However, the collection of that personal information is subject to provincial privacy laws.

“The purpose of collection is for the local medical health officer to conduct contact tracing if someone who visited the establishment is diagnosed with COVID-19,” provincial Information and Privacy Commissioner Michael McEvoy said in a guidance.

He said that data should be collected from one member of a party, not the information of all members of that party.

“At the time of collecting a patron’s contact information, clearly explain what information you are collecting and why,” McEvoy said, suggesting a copy of Henry’s order be kept handy.

“Do not collect a patron’s physical address or other contact information such as where they work,” McEvoy said. “Do not use or disclose the collected information other than to provide to the PHO upon request.”
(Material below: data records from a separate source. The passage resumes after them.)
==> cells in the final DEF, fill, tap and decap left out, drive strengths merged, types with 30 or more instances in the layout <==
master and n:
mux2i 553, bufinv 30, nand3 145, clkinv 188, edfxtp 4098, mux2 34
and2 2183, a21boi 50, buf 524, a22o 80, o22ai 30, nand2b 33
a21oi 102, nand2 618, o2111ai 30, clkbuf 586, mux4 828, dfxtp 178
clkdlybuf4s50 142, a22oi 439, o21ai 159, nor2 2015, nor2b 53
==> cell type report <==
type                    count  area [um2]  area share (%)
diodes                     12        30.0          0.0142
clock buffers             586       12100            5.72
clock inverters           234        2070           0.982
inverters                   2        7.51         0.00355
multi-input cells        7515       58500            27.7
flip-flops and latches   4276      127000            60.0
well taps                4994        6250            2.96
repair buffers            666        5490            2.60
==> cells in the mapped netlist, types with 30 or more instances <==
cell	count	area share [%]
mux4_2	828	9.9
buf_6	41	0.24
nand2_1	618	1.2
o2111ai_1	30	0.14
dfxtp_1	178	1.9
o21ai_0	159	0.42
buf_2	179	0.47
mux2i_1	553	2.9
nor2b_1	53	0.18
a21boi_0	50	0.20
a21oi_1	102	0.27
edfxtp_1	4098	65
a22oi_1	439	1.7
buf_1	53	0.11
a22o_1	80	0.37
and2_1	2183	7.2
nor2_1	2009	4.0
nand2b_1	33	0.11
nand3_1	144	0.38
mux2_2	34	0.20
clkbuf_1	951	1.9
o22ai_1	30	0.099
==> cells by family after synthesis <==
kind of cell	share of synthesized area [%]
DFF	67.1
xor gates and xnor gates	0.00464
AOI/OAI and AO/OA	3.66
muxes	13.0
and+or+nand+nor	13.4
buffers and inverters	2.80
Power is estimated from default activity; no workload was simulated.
==> design/flow/design.v <==
typedef enum logic [1:0] {
   SN = 2'b00,  
   WN = 2'b01,  
   WT = 2'b10,  
   ST = 2'b11  
} ts_state;
module bp(
	input clock,
	input reset,
	input take,  
	input enable,
	output logic pred_take
);
  ts_state next_state, curr_state;
  assign pred_take = curr_state[1];  
   always_comb begin
	next_state = curr_state;
	case (curr_state)
	   SN: next_state = take ? WN : SN;
	   WN: next_state = take ? WT : SN;
	   WT: next_state = take ? ST : WN;
	   ST: next_state = take ? ST : WT;
	endcase
   end
   always_ff @(posedge clock) begin
	if (reset) curr_state <= SN;
	else if (enable) curr_state <= next_state;
   end
endmodule
==> design/flow/run.sh <==
#!/bin/bash
# OpenROAD 26Q1-2900-gdf79404cd8, Yosys 0.63+post, stock flow scripts
make -C /OpenROAD-flow-scripts/flow DESIGN_CONFIG=/design/flow/config.mk WORK_HOME=/design/flow/orfs finish
==> design/flow/config.mk <==
export PLATFORM = sky130hd
export DESIGN_NAME = bp
export DESIGN_NICKNAME = bp
export VERILOG_FILES = /design/flow/design.v
export SDC_FILE = /design/flow/constraint.sdc
export NUM_CORES = 4
export LEC_CHECK = 1
export CORE_AREA = 10 10 70 70
export DIE_AREA = 0 0 80 80
==> design/flow/constraint.sdc <==
current_design bp

set clk_period 1.0
set clk_io_pct 0.2

create_clock -name clk0 -period $clk_period [get_ports {clock}]

set non_clock_inputs [all_inputs -no_clocks]
set_input_delay [expr $clk_period * $clk_io_pct] -clock clk0 $non_clock_inputs
set_output_delay [expr $clk_period * $clk_io_pct] -clock clk0 [all_outputs]
<file path="design/flow/design.v">
module counter (
    input  logic clk,
    input  logic rst_n,
    output logic [3:0] count
);
    always_ff @(posedge clk) begin
        if (!rst_n)
            count <= 4'd0;
        else
            count <= count + 4'd1;
    end
endmodule
</file>
<file path="design/flow/run.sh">
#!/bin/bash
# OpenROAD 26Q1-2900-gdf79404cd8, Yosys 0.63+post, stock flow scripts
make -C /OpenROAD-flow-scripts/flow DESIGN_CONFIG=/design/flow/config.mk WORK_HOME=/design/flow/orfs finish
</file>
<file path="design/flow/config.mk">
export PLATFORM = sky130hd
export DESIGN_NAME = counter
export DESIGN_NICKNAME = counter
export VERILOG_FILES = /design/flow/design.v
export SDC_FILE = /design/flow/constraint.sdc
export NUM_CORES = 4
export LEC_CHECK = 1
export CORE_AREA = 10 10 70 70
export DIE_AREA = 0 0 80 80
export SYNTH_HDL_FRONTEND = slang
</file>
<file path="design/flow/constraint.sdc">
current_design counter

set clk_period 1.2
set clk_io_pct 0.2

create_clock -name clk0 -period $clk_period [get_ports {clk}]

set non_clock_inputs [all_inputs -no_clocks]
set_input_delay [expr $clk_period * $clk_io_pct] -clock clk0 $non_clock_inputs
set_output_delay [expr $clk_period * $clk_io_pct] -clock clk0 [all_outputs]
</file>
==> results.yml <==
# physical design summary
status:
  status: "finished, final reports clean"
routing:
  route.detailed.drc: 0
  n_antenna_cell: 0
  vias: 110
  drt-initial-drc-count: 1
  antenna_left: 0
  dr.pass1.iters: 2
  via_per_inst: 1.62
  routed_wl_um: 391
  wl_per_cell_um: 5.75
logic_synthesis:
  yosys_cells: 13
  synth_area_per_cell_um2: 11.2
  top_logic_kind: "simple AND/OR/NAND/NOR gates"
  topCellsByArea: "dfxtp_1 (55%), and2_1 (8.6%), ha_1 (8.6%)"
  synth_cell_types: 9
  yosys_warnings: 0
  simple_gate_area_frac: 0.233
  ys.flops: 4
  ys_seq_frac: 0.552
  synthCells: 13
  synthAdderAreaFrac: 0.0862
  yosysChipArea_um2: 145
  synth-xor-area-share: 0.0603
  mux_share: 0.0690
  netlist_area_um2: 145
  aoi_share: 0
  largest_area_cell: "dfxtp_1"
  yosysTopAreaCellShare: 0.552
global_route:
  antenna_found_initial: 0
  grt_pass1_vias: 143
  grt_max_degree: 6
  track_usage: 0.0155
  grt_pass1_wl_um: 703
  grt_overflow: 0
sta:
  fin_crit_ps: 1070
  tightest_slew_ps: 113
  hold_viol: 0
  rsz0062_at_grt: "no"
  fin_crit_sh: 0.896
  finClkSkew_ps: 2.87
  slew_headroom: 0.923
  tns_ps: 0
  final_max_slew_viol_count: 0
  finalSetupViolCount: 0
  fmax_ghz: 0.930
clocking:
  clk_pin_slew_ps: 40
  cts_tree: "done"
  cts_buffers: 3
  clock_sinks: 4
  clockBufferDepth: 2
  insertion_delay_ps: 240
  clockRootBuffer: "clkbuf_4"
  h-tree-depth: 1
final_layout:
  top_register: "count"
  largest_registers: "count: 4 flops"
  drive_gt1_frac: 0.364
  largest_reg_flops: 4
  fin_cells: 68
  syn2layout_area_growth_pct: 94.8
worst_setup_path:
  cp_num_cells: 1
  critPathRequiredTime_ps: 960
  worstSetupPathType: "register to output pin"
  arrival_ps: 830
  r2r_cells: 3
  cp-start-kind: "register"
  worstSetupEndpointType: "output pin"
  slowest_delay_ps: 330
  critPathTopFamily: "flip-flops"
  crit_path_cell_trace: "dlygate4sd2_1"
  slowest_stage: "dfxtp_2"
  critical_path_buf_inv_count: 1
  path_max_fanout: 4
die:
  die_w_um: 80
  die_h_um: 80
  ioPinCount: 6
  fp_util: 0.0425
  rows: 21
  core-area_mm2: 0.00342
  chip_area_mm2: 0.00640
min_path:
  hold_depth: 1
  min_path_type: "register to register"
run:
  warnings: 25
  maxCapViolations: 0
placement:
  gp_congestion: 0.591
  port_buffers: 5
  dp.cells: 64
  place_hpwl_um: 293
power:
  irDropWorstVdd_v: 0.000671
  power_density_mw_per_mm2: 1260
  leakagePower_uw: 0.000127
==> cells by family after synthesis <==
family / Yosys count
and+or+nand+nor: 6
DFF: 4
xor gates and xnor gates: 1
muxes: 1
adders and majority gates: 1
==> metrics by stage <==
| stage | utilization | setup WS (ps) | cell area (µm²) | power [µW] | hold WS [ps] |
|---|---|---|---|---|---|
| 2_1_floorplan | - | 324 | 145 | 159 | 362 |
| 3_5_place_dp | 0.0740 | 83.6 | 253 | 186 | 455 |
| 4_1_cts | 0.0828 | 128 | 283 | 360 | 426 |
| 3_3_place_gp | 0.0740 | 98.9 | 253 | 184 | 448 |
| 6_report | 0.0828 | 125 | 283 | 356 | 427 |
| 5_1_grt | 0.0828 | 101 | 283 | 387 | 446 |
==> where the power goes <==
group,switching (µW),internal (µW)
sequential,7.07,144
combinational,10.5,18.4
clock,63.9,113
total,81.5,275
==> Yosys cell counts <==
| cell type | number |
|---|---|
| and2_1 | 2 |
| mux2i_1 | 1 |
| nand3_1 | 1 |
| ha_1 | 1 |
| nand2_1 | 1 |
| nand2b_1 | 1 |
| dfxtp_1 | 4 |
| nor2b_1 | 1 |
| xor2_1 | 1 |
==> worst register-to-register path, delay by kind of cell (launching register included) <==
family | cells | cell delay [ps]
XOR/XNOR | 1 | 140
adder cells (fa/ha/maj) | 1 | 200
flip-flops | 1 | 330
AND/OR/NAND/NOR | 1 | 150
==> worst paths after layout <==
path | start | to | slack [ps]
min reg2reg | count[0] | count[0] | 430
min | count[0] | count[0] | 430
max reg2reg | count[0] | count[2] | 270
max | count[0] | count[0] | 130
==> layout by cell type, fill, tap and decap left out <==
cell type        synthesis  routed
and2_1                   2       2
buf_4                    0       1
clkbuf_4                 0       3
clkdlybuf4s50_1          0       1
dfxtp_2                  0       4
dlygate4sd2_1            0       4
ha_1                     1       1
mux2i_1                  1       1
nand2_1                  1       1
nand2b_1                 1       1
nand3_1                  1       1
nor2b_1                  1       1
xor2_1                   1       1
==> layout make-up <==
type,instances,area [µm²]
fillers,410,3130
flip-flops and latches,4,85.1
multi-input cells,9,65.1
well taps,46,57.6
repair buffers,6,52.6
clock buffers,3,22.5
==> per-layer routing <==
| metal | routed length [µm] | vias to the layer above | track usage |
|---|---|---|---|
| met3 | 69 | 0 | 0.0182 |
| li1 | - | 60 | - |
| met4 | 0 | 0 | 0.00176 |
| met5 | 0 | - | 0 |
| met1 | 261 | 41 | 0.0266 |
| met2 | 60 | 9 | 0.00803 |
==> timing repair <==
| action | in CTS | in global routing |
|---|---|---|
| resized | 8 | 0 |
| setup buffers | 1 | 0 |
| hold buffers | 0 | 0 |
| endpoints found under the setup margin | 4 | 0 |
Power and IR drop assume default switching activity.
**/design/flow/design.v**
```verilog
`timescale 1ns / 1ps
module Data_Memory(
	input wire d_we, mem_clk,
	input wire [7:0] d_addr,
	input wire [15:0] d_dataout,
	output wire [15:0] d_datain
    );
reg [15:0] Memory[255:0];
assign d_datain = Memory[d_addr];
initial
begin
Memory[8'b0000_0000] = 16'hfffd;
Memory[8'b0000_0001] = 16'h0004;
Memory[8'b0000_0010] = 16'h0005;
Memory[8'b0000_0011] = 16'hc369;
Memory[8'b0000_0100] = 16'h69c3;
Memory[8'b0000_0101] = 16'h0041;
Memory[8'b0000_0110] = 16'hffff;
Memory[8'b0000_0111] = 16'h0001;
Memory[8'b0000_1000] = 16'h0000;
Memory[8'b0000_1001] = 16'h0000;
Memory[8'b0000_1010] = 16'h0000;
Memory[8'b0000_1011] = 16'h0000;
Memory[8'b0000_1100] = 16'h0000;
Memory[8'b0000_1101] = 16'h0000;
Memory[8'b0000_1110] = 16'h0000;
Memory[8'b0000_1111] = 16'h0000;
end
always @ (posedge mem_clk)
begin
	if(d_we)	Memory[d_addr] = d_dataout;
end
endmodule
```
==> design/flow/run.sh <==
#!/bin/bash
# OpenROAD 26Q1-2900-gdf79404cd8, Yosys 0.63+post, stock flow scripts
make -C /OpenROAD-flow-scripts/flow DESIGN_CONFIG=/design/flow/config.mk WORK_HOME=/design/flow/orfs finish
==> design/flow/config.mk <==
export PLATFORM = sky130hd
export DESIGN_NAME = digital_clock
export DESIGN_NICKNAME = digital_clock
export VERILOG_FILES = /design/flow/design.v
export SDC_FILE = /design/flow/constraint.sdc
export NUM_CORES = 4
export LEC_CHECK = 1
export CORE_AREA = 10 10 100 100
export DIE_AREA = 0 0 110 110
==> design/flow/constraint.sdc <==
current_design digital_clock

set clk_period 3.5
set clk_io_pct 0.2

create_clock -name clk0 -period $clk_period [get_ports {clk}]

set non_clock_inputs [all_inputs -no_clocks]
set_input_delay [expr $clk_period * $clk_io_pct] -clock clk0 $non_clock_inputs
set_output_delay [expr $clk_period * $clk_io_pct] -clock clk0 [all_outputs]
$ cat flow/design.v
`timescale 1ns / 1ps
module buttons(
    input wire clk,               
    input wire enb,              
    input wire sw0,              
    input wire sw1,              
    input wire [3:0] btn,        
    output reg [5:0] a_hour,     
    output reg [5:0] a_min       
);
    localparam [5:0] MAX_HOUR = 6'd23;
    localparam [5:0] MAX_MIN = 6'd59;
    wire [3:0] btn_edge;
    generate
        genvar i;
        for (i = 0; i < 4; i = i + 1) begin : btn_edges
            edgeDetector edge_det(
                .sig(btn[i]),
                .clk(clk),
                .p(btn_edge[i])
            );
        end
    endgenerate
    always @(posedge clk) begin
        if (|btn_edge) begin
            case (btn_edge)
                4'b0100: begin  
                    if (a_min >= MAX_MIN) begin
                        a_min <= 0;
                        a_hour <= (a_hour >= MAX_HOUR) ? 0 : a_hour + 1;
                    end
                    else begin
                        a_min <= a_min + 1;
                    end
                end
                4'b1000: begin  
                    if (a_hour >= MAX_HOUR)
                        a_hour <= 0;
                    else
                        a_hour <= a_hour + 1;
                end
            endcase
        end
    end
endmodule
`timescale 1ns / 1ps
module edgeDetector(
    input wire sig,      
    input wire clk,      
    output wire p        
);
    reg [1:0] sig_ff;
    always @(posedge clk) begin
        sig_ff[0] <= sig;         
        sig_ff[1] <= sig_ff[0];   
    end
    assign p = sig_ff[0] & ~sig_ff[1];
endmodule
$ cat flow/constraint.sdc
current_design buttons

set clk_period 2.9
set clk_io_pct 0.2

create_clock -name clk0 -period $clk_period [get_ports {clk}]

set non_clock_inputs [all_inputs -no_clocks]
set_input_delay [expr $clk_period * $clk_io_pct] -clock clk0 $non_clock_inputs
set_output_delay [expr $clk_period * $clk_io_pct] -clock clk0 [all_outputs]
$ cat flow/config.mk
export PLATFORM = sky130hd
export DESIGN_NAME = buttons
export DESIGN_NICKNAME = buttons
export VERILOG_FILES = /design/flow/design.v
export SDC_FILE = /design/flow/constraint.sdc
export NUM_CORES = 4
export LEC_CHECK = 1
export CORE_AREA = 10 10 76 76
export DIE_AREA = 0 0 86 86
$ cat flow/run.sh
#!/bin/bash
# OpenROAD 26Q1-2900-gdf79404cd8, Yosys 0.63+post, stock flow scripts
make -C /OpenROAD-flow-scripts/flow DESIGN_CONFIG=/design/flow/config.mk WORK_HOME=/design/flow/orfs finish
==> deck_impl_summary.md <==
Key Metrics from the Run

Outcome
  • Outcome: finished, final reports clean

STA
  • Hold Slack: 352.1 ps
  • Period minus WS final: 1812 ps
  • Tcrit/Tclk final: 62.47%
  • RSZ-0062 raised after global routing: false
  • Final Max Tran Viols: 0
  • Endpoints failing setup: 0
  • Clk_skew: 3.335 ps
  • Fin. Hold Viols: 0
  • Setup TNS: 0 ps
  • Fmax: 552.0 MHz

Drt
  • Wl on met1: 637 um
  • DR top layer: met4
  • Routed length per instance: 10.48 um
  • WL met3: 73 um
  • Metal2 WL: 641 um
  • # DRC: 0
  • TritonRoute pass-1 iters: 4
  • Via count: 504
  • Final ANT Viol Nets: 0
  • Initial DRC count: 59
  • Final wirelength: 1373 um
  • N_diodes: 0
  • Vias/cell: 3.847

Final layout
  • Logic area: 252.7 sq um
  • Layout cells sized above 1: 9.877%
  • Tally of filler cells in the layout: 427
  • Non-Filler Cell Area, Final: 1049 sq um
  • Area grow syn2layout: 33.65%
  • FF/Latch Area: 520.5 sq um

Floorplanning
  • Core Util at FP: 19.06%
  • Die height: 86 um
  • Chip width: 86 um
  • Die ar.: 7396 sq um
  • Core area: 4115 sq um
  • # IOs: 20
  • Std cell rows: 23

GRT
  • GRT Util Overall: 3.796%
  • Global-route wire length before repair: 2366 um
  • Initial antenna violation count: 0
  • Vias in the first global route: 556
  • Total grt overflow: 0
  • Largest net degree at the start of global routing: 11

CTS
  • Skew-Pair Late Insertion Delay: 250 ps
  • # H-tree levels: 1
  • CTS tree: done
  • CTS sink count: 20
  • CTS max path bufs: 2
  • Post-cts hold buffer count: 0
  • Reg clk slew, reported paths: 70 ps
  • Root Buffer Master: clkbuf_8
  • CTS buffer count: 3
  • Post-cts sizing count: 0
  • Total setup buffers inserted after CTS: 0

Placement
  • Port Buffers: 16
  • Post-DP HPWL: 1071 um
  • Gp weighted congestion: 0.6754
  • Dpl cell area: 1007 sq um

Synth
  • EDFF count, synth: 12
  • Post-synth seq share: 66.35%
  • Top_reg_cell synth: edfxtp_1
  • Asr flop ratio synth: 0%
  • Yosys cell count: 62
  • Mapped Cells: 62
  • Cell area after synthesis: 784.5 sq um
  • Distinct cells, synth: 25
  • Synth warn: 2
  • Ys flops: 20
  • Post-synthesis chip area from yosys: 784.5 sq um
  • Syn_area_per_cell: 12.65 sq um

Setup path
  • Worst path slowest cell: clkdlybuf4s50_1
  • CP Cell Sequence: clkdlybuf4s50_1
  • Max incr delay on CP: 520 ps
  • Critical Path AT: 1230 ps
  • Critical path's top delay family: buffers and inverters
  • Bufs and invs on worst path: 1
  • Critical Path End Type: primary output
  • Kind of critical path: reg -> out
  • Max FO, Critical Path: 7
  • CP startpoint kind: flop
  • CP required: 2320 ps

Power and ir drop
  • PwrDens: 501.2 nW/um^2
  • Total power: 525.6 uW
  • Max IR drop VDD: 0.1834 mV
  • LEAKAGE: 0.3768 nW

Run
  • Maxcap violations: 0
  • Tool warnings: 28

Min path
  • Worst hold path type: reg -> reg
[layout by cell type (no fill, tap or decap), types with 3 or more instances in the layout]
master | netlist | routed
xnor2_1 | 3 | 3
nor2_1 | 8 | 8
edfxtp_1 | 12 | 12
o21ai_0 | 3 | 3
clkdlybuf4s50_1 | 0 | 16
inv_1 | 3 | 3
clkbuf_8 | 0 | 3
dfxtp_1 | 8 | 8
[synth_stat cells (2+ instances only)]
library cell / instances / area [sq um]
a21o_1: 2 / 15.01
a21oi_1: 2 / 10.01
nor2_1: 8 / 30.03
edfxtp_1: 12 / 360.4
dfxtp_1: 8 / 160.2
xnor2_1: 3 / 26.28
nand2_1: 2 / 7.510
nand3_1: 2 / 10.01
inv_1: 3 / 11.26
a31oi_1: 2 / 12.51
o21ai_0: 3 / 15.01
ha_1: 2 / 25.02
[cell families (layout without fill, tap and decap cells)]
| logic type | count (synthesis) | in the layout | share of synthesized area, % |
|---|---|---|---|
| xor gates and xnor gates | 4 | 4 | 4.467 |
| other | 1 | 1 | 0.4780 |
| adders and majority gates | 2 | 2 | 3.189 |
| buffers and inverters | 3 | 22 | 1.435 |
| DFF | 20 | 20 | 66.35 |
| and+or+nand+nor | 20 | 20 | 13.88 |
| AOI/OAI and AO/OA | 12 | 12 | 10.21 |
[layout make-up]
type / instances / share of cell area [%]
Tap cell: 50 / 5.967
Inverter: 3 / 1.074
Clock buffer: 3 / 3.938
Timing Repair Buffer: 16 / 15.27
Multi-Input combinational cell: 39 / 24.10
Sequential cell: 20 / 49.64
[through the flow]
stage	setup slack [ps]	std cells	utilization, %
floorplan	1414	62	-
global placement	1245	128	24.48
detailed placement	1224	128	24.48
CTS	1068	131	25.48
global route	1021	131	25.48
finish	1088	131	25.48
[power by group]
group | total (mW) | switching [mW] | internal [mW] | leakage [nW]
clock | 0.172 | 0.0797 | 0.0922 | 0.0216
sequential | 0.320 | 0.00743 | 0.313 | 0.179
combinational | 0.0332 | 0.0125 | 0.0208 | 0.177
[layer usage]
metal,GRT usage (%),vias up
li1,-,261
met1,4.922,226
met2,6.085,13
met3,1.239,4
met4,0.7485,0
met5,0,-
[path summary, 6_finish.rpt]
| kind | start | endpoint | slack [ps] | cells after the start |
|---|---|---|---|---|
| setup / recovery | a_min[3] | a_min[3] | 1090 | 1 |
| hold / removal | btn_edges[1].edge_det.sig_ff[0] | btn_edges[1].edge_det.sig_ff[1] | 350 | 0 |
| setup reg to reg | a_min[0] | a_hour[2] | 1220 | 4 |
| hold reg to reg | btn_edges[1].edge_det.sig_ff[0] | btn_edges[1].edge_det.sig_ff[1] | 350 | 0 |
[registers in the layout, summed over array words and instances (netlist names)]
name                       flops
a_min                          6
a_hour                         6
btn_edges.edge_det.sig_ff      8
Power figures rest on the tool's default switching activity, not on a simulated workload.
If information is shared with the PHO (the only organization with which it should be shared), details of that transaction should be recorded.

And, McEvoy stressed, “do not use the collected information for other purposes, such as marketing or analytics.”

Any collected information should be kept for only 30 days.

“Routinely and securely destroy information collected after 30 days,” McEvoy said. “A suggested practice would be to delete 31-day old information at the same time you add daily contact information. Any papers containing personal information should be securely shredded rather than just placing them in a garbage can or recycling bin.”

And, before the information is destroyed, it must be secured.

“It should be stored in a locked file cabinet. If you are storing the list on a computer, make sure the computer is password protected, encrypted, and on a secure network. Position computer monitors so that personal information displayed on them cannot be seen by visitors.”